## Work request
Please quote exactly the lines below from the line containing "What follows belongs" to the line containing "Only simulation tests", both lines included, and nothing else.

[Stored records]
=== Begin Enclosure ===

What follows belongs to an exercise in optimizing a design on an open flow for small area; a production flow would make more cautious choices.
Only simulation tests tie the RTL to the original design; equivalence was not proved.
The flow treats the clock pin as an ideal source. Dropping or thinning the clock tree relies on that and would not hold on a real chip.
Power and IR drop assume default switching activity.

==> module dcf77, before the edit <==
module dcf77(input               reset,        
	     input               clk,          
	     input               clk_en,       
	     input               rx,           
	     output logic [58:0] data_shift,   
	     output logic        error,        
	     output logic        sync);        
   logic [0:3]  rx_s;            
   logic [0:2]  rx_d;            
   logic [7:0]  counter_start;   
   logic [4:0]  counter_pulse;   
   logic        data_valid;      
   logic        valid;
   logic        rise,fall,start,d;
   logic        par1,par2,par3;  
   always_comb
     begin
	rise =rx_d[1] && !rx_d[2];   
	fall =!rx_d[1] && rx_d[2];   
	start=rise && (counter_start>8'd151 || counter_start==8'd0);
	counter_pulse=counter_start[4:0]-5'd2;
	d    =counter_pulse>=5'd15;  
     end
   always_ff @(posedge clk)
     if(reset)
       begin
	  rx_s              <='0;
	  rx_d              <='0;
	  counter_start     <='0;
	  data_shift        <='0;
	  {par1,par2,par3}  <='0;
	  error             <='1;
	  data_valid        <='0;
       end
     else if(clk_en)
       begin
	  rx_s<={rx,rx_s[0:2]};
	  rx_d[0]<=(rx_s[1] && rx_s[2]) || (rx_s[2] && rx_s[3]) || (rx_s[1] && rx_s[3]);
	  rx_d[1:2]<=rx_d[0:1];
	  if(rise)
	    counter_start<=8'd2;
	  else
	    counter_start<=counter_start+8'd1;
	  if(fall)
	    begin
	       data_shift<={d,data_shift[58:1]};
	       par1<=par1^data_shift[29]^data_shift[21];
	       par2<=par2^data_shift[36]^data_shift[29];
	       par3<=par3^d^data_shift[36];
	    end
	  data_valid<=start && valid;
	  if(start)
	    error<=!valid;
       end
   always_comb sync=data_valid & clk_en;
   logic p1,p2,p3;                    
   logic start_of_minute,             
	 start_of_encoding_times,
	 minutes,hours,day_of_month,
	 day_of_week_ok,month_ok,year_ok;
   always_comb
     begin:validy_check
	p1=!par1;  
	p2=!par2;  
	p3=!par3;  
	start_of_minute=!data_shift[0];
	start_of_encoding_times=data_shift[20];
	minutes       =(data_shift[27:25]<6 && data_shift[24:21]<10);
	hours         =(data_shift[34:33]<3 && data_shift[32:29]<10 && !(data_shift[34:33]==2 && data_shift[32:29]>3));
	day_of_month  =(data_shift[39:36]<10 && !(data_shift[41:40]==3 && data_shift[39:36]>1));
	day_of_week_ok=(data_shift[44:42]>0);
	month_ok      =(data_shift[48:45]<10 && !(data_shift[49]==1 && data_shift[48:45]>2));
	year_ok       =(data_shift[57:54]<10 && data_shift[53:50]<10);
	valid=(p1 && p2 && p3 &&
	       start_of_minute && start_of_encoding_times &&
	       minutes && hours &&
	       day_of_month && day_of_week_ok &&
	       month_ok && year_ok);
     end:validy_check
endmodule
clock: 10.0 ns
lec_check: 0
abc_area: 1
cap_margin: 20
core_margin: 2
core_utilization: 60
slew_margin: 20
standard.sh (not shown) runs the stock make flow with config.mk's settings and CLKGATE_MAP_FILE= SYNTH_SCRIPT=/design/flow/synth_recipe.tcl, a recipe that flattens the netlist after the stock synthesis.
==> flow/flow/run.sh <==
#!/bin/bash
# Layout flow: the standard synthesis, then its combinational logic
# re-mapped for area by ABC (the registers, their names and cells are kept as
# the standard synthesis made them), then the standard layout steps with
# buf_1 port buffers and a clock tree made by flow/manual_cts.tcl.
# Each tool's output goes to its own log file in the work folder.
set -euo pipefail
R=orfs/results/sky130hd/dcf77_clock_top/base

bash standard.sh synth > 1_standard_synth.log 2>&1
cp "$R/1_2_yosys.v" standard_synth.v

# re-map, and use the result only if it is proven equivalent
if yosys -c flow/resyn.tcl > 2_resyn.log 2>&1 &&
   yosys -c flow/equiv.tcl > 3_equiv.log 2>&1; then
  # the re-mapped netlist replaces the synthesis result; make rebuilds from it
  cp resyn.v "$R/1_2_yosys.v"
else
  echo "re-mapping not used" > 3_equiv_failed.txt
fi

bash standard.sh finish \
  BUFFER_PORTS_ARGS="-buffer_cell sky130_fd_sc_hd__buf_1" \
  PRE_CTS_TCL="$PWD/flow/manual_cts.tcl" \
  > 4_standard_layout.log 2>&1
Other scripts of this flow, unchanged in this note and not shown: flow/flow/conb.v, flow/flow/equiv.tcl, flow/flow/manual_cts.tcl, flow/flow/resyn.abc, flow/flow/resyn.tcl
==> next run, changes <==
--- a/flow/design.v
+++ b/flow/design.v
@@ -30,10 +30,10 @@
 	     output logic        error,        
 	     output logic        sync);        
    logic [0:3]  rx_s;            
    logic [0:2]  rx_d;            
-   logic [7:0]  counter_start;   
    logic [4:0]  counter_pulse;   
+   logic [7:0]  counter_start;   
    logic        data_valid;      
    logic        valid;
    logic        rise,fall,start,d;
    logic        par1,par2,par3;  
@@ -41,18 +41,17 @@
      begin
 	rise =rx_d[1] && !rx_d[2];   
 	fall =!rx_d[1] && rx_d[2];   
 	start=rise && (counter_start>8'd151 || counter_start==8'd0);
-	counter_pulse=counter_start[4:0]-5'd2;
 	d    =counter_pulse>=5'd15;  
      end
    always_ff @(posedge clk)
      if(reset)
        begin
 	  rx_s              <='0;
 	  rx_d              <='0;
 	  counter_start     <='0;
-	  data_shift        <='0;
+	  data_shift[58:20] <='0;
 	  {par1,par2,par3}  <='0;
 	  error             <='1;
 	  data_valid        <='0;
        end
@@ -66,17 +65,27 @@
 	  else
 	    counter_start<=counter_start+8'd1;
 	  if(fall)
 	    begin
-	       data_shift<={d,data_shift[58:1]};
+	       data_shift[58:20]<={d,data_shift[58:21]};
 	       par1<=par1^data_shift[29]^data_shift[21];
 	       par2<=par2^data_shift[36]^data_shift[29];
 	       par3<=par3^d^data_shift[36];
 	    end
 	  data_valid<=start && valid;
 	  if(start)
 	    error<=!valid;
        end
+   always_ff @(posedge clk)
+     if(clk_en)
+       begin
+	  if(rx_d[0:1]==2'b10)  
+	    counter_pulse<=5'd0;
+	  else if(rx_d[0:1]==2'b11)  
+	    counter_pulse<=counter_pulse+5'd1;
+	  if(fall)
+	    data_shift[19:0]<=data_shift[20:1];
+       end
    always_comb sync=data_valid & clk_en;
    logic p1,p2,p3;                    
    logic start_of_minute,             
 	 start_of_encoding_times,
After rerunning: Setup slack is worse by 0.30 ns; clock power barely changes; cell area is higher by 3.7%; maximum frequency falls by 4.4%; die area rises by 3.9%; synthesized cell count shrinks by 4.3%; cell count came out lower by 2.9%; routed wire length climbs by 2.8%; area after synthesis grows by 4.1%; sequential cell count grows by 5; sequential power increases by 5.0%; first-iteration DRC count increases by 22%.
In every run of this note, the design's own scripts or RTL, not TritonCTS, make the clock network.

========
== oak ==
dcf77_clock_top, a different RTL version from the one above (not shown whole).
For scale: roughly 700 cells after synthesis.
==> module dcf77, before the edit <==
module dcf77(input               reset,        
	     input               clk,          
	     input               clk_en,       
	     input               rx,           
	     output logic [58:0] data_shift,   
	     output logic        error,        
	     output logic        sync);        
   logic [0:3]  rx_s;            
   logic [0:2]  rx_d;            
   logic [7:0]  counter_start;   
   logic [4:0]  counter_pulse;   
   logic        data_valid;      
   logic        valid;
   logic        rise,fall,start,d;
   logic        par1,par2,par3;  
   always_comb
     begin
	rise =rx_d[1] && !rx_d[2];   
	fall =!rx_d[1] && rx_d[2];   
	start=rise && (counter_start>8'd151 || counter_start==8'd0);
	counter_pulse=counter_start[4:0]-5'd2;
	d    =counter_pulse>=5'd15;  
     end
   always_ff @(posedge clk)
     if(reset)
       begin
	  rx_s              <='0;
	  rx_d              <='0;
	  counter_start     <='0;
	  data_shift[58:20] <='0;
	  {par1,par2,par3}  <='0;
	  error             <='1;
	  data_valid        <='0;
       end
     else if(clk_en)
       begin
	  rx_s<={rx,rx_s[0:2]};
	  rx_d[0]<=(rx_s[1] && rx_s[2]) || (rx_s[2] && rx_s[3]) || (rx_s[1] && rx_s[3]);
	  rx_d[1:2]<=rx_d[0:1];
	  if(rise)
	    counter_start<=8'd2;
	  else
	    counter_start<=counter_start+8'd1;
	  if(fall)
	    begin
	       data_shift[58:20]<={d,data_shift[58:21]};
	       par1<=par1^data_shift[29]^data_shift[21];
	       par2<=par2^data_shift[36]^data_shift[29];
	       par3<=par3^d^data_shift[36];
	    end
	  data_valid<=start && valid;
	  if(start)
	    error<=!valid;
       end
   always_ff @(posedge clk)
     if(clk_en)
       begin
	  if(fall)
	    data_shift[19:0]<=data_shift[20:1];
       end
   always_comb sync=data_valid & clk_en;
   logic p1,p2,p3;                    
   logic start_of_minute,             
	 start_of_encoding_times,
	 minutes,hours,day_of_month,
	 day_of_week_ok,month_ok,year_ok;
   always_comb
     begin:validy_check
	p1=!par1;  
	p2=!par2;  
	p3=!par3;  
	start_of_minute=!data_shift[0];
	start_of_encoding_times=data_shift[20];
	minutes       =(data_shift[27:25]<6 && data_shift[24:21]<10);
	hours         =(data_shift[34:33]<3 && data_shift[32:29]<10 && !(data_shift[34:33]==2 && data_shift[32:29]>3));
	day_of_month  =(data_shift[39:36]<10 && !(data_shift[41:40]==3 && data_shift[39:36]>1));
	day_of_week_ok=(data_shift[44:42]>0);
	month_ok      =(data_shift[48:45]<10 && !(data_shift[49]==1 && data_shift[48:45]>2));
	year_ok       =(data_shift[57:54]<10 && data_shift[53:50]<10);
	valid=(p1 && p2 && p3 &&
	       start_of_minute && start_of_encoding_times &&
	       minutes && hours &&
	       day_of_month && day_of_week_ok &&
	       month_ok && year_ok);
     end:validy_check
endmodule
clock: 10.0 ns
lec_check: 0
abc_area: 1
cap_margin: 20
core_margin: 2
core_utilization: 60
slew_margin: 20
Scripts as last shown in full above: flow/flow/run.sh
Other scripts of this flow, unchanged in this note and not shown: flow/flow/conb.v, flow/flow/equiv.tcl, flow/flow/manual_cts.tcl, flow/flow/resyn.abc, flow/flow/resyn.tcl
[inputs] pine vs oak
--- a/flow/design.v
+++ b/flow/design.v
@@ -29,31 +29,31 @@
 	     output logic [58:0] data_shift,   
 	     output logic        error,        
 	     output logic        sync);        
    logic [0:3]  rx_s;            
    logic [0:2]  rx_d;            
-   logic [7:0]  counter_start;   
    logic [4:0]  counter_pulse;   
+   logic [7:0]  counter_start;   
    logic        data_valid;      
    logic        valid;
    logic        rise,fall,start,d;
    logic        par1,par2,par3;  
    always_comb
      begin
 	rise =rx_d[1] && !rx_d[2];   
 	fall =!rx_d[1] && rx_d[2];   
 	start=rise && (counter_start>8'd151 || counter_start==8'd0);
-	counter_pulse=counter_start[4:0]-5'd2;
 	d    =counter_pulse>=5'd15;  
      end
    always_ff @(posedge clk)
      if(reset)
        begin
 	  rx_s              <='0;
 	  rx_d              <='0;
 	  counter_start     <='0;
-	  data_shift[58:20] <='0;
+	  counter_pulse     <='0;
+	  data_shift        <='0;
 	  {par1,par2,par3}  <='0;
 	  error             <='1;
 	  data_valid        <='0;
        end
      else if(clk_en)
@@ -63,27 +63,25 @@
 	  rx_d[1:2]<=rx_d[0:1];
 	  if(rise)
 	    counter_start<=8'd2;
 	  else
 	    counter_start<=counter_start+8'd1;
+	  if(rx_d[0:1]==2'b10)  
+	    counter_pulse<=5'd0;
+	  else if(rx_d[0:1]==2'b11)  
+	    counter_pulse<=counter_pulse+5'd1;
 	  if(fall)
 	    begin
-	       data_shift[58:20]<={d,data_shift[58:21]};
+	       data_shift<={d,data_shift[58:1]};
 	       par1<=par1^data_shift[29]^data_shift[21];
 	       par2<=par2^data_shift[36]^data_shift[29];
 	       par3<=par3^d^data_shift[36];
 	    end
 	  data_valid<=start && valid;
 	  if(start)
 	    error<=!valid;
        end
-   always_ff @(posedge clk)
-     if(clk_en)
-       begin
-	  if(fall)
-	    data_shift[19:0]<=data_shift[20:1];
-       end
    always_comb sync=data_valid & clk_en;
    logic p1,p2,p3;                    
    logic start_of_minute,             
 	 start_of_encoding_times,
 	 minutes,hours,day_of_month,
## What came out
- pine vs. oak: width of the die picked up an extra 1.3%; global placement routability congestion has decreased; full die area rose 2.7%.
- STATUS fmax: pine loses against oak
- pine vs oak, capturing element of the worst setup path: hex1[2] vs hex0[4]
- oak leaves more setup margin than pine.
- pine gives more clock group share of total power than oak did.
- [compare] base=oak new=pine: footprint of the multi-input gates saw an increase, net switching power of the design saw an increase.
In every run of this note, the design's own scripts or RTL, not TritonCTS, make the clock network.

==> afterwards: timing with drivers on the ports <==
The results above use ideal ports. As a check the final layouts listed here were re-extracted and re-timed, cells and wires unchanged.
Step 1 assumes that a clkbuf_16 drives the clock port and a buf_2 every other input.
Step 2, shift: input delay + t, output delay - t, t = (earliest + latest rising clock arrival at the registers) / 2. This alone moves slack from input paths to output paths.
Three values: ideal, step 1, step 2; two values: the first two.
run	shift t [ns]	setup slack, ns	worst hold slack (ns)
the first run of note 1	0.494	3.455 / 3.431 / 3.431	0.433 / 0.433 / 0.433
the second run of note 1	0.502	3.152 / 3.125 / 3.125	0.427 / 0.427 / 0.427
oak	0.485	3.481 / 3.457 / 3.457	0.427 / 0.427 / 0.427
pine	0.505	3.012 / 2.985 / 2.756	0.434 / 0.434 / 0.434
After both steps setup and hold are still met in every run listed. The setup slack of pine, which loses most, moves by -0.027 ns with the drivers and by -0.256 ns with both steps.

=== End Enclosure ===
=== Begin Enclosure ===

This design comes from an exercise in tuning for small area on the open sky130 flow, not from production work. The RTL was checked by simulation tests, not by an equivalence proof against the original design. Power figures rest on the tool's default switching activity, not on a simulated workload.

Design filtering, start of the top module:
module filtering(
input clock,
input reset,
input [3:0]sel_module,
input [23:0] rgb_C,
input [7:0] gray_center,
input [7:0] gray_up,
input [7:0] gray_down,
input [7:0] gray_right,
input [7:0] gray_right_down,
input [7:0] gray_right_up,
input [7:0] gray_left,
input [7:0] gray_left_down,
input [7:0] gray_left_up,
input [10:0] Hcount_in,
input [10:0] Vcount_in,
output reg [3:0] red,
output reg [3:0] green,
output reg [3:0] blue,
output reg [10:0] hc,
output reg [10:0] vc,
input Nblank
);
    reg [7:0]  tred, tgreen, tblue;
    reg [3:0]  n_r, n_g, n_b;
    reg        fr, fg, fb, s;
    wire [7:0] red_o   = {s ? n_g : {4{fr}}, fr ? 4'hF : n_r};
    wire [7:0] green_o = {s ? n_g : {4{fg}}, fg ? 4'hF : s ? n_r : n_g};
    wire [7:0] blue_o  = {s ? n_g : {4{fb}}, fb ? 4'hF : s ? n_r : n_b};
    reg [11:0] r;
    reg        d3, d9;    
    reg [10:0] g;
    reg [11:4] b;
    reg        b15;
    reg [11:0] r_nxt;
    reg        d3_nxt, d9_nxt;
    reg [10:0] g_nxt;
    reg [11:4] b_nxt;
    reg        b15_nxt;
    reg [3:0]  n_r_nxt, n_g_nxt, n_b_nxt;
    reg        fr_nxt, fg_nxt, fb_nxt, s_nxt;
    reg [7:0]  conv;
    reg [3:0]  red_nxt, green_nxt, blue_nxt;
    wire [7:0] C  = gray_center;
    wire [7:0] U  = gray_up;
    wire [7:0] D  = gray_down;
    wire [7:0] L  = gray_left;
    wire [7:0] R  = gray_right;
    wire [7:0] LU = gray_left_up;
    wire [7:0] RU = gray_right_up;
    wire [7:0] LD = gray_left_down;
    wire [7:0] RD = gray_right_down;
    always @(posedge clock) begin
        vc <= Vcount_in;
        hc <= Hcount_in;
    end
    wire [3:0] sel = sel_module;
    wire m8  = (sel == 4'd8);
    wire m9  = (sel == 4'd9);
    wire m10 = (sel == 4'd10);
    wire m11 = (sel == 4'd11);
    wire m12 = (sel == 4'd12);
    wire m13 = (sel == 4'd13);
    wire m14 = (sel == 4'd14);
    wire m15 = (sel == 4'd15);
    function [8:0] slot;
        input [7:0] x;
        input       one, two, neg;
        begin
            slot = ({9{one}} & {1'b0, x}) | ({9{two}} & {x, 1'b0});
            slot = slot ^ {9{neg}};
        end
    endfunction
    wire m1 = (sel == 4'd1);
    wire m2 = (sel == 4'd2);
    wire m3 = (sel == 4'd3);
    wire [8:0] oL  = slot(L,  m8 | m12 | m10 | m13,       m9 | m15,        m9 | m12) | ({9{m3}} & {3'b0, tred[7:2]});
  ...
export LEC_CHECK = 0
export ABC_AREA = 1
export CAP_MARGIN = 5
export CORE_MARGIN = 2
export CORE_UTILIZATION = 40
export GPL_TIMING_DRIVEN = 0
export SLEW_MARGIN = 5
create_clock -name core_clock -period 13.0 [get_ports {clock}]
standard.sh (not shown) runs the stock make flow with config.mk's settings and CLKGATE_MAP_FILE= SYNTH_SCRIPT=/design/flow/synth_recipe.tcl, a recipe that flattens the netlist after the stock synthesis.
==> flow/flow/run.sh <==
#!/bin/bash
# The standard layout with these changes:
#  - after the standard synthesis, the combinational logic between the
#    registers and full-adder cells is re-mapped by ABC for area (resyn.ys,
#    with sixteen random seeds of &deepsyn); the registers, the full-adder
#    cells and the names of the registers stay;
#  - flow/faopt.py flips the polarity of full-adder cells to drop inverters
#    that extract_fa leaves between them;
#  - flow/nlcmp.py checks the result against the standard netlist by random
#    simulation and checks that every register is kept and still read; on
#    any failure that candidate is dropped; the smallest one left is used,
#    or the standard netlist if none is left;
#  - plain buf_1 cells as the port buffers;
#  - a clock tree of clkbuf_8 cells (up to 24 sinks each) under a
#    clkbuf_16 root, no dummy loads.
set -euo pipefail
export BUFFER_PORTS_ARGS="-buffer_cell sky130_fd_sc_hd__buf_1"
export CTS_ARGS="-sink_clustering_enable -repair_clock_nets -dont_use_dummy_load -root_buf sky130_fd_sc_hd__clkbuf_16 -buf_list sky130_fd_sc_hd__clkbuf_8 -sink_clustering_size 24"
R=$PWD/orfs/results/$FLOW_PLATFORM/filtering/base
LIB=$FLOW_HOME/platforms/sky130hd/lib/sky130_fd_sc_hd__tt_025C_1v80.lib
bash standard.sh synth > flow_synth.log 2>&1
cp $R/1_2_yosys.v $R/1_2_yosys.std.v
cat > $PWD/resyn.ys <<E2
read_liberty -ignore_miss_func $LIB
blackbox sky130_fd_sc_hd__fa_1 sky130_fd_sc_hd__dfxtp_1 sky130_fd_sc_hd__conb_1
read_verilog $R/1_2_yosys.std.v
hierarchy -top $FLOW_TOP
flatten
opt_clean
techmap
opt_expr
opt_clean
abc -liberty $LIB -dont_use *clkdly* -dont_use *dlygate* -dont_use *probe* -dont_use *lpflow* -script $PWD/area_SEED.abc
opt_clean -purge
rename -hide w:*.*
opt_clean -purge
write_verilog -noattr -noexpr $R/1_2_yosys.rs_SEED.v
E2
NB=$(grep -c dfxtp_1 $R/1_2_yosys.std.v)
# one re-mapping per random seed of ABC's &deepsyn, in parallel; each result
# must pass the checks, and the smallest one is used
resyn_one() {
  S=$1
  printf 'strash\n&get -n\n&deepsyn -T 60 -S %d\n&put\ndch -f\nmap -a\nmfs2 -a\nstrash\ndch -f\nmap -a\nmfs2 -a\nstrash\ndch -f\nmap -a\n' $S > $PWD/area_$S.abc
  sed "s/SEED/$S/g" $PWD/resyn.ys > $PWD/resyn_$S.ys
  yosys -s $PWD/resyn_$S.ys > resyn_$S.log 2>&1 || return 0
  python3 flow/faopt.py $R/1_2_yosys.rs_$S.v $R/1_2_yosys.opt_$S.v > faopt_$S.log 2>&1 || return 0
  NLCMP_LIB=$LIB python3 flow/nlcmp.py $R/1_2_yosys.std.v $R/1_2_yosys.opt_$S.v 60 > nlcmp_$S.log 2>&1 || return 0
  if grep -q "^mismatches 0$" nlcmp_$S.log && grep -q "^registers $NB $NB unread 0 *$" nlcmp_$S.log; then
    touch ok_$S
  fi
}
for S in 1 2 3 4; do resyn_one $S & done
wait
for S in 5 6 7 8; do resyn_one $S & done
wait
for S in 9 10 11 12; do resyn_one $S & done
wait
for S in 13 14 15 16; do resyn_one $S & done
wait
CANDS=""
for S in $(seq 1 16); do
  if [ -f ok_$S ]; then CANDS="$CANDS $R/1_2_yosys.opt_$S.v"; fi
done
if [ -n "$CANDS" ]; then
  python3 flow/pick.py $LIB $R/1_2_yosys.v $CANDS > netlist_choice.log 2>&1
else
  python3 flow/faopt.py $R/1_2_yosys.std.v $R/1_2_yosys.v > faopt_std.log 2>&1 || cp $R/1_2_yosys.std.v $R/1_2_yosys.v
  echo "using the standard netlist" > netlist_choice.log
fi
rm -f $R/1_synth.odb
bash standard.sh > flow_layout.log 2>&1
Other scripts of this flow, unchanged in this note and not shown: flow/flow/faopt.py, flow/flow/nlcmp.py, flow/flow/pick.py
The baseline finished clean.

=== End Enclosure ===

## Exercise output
What follows belongs to an exercise in optimizing a design on an open flow for small area; a production flow would make more cautious choices.
Only simulation tests tie the RTL to the original design; equivalence was not proved.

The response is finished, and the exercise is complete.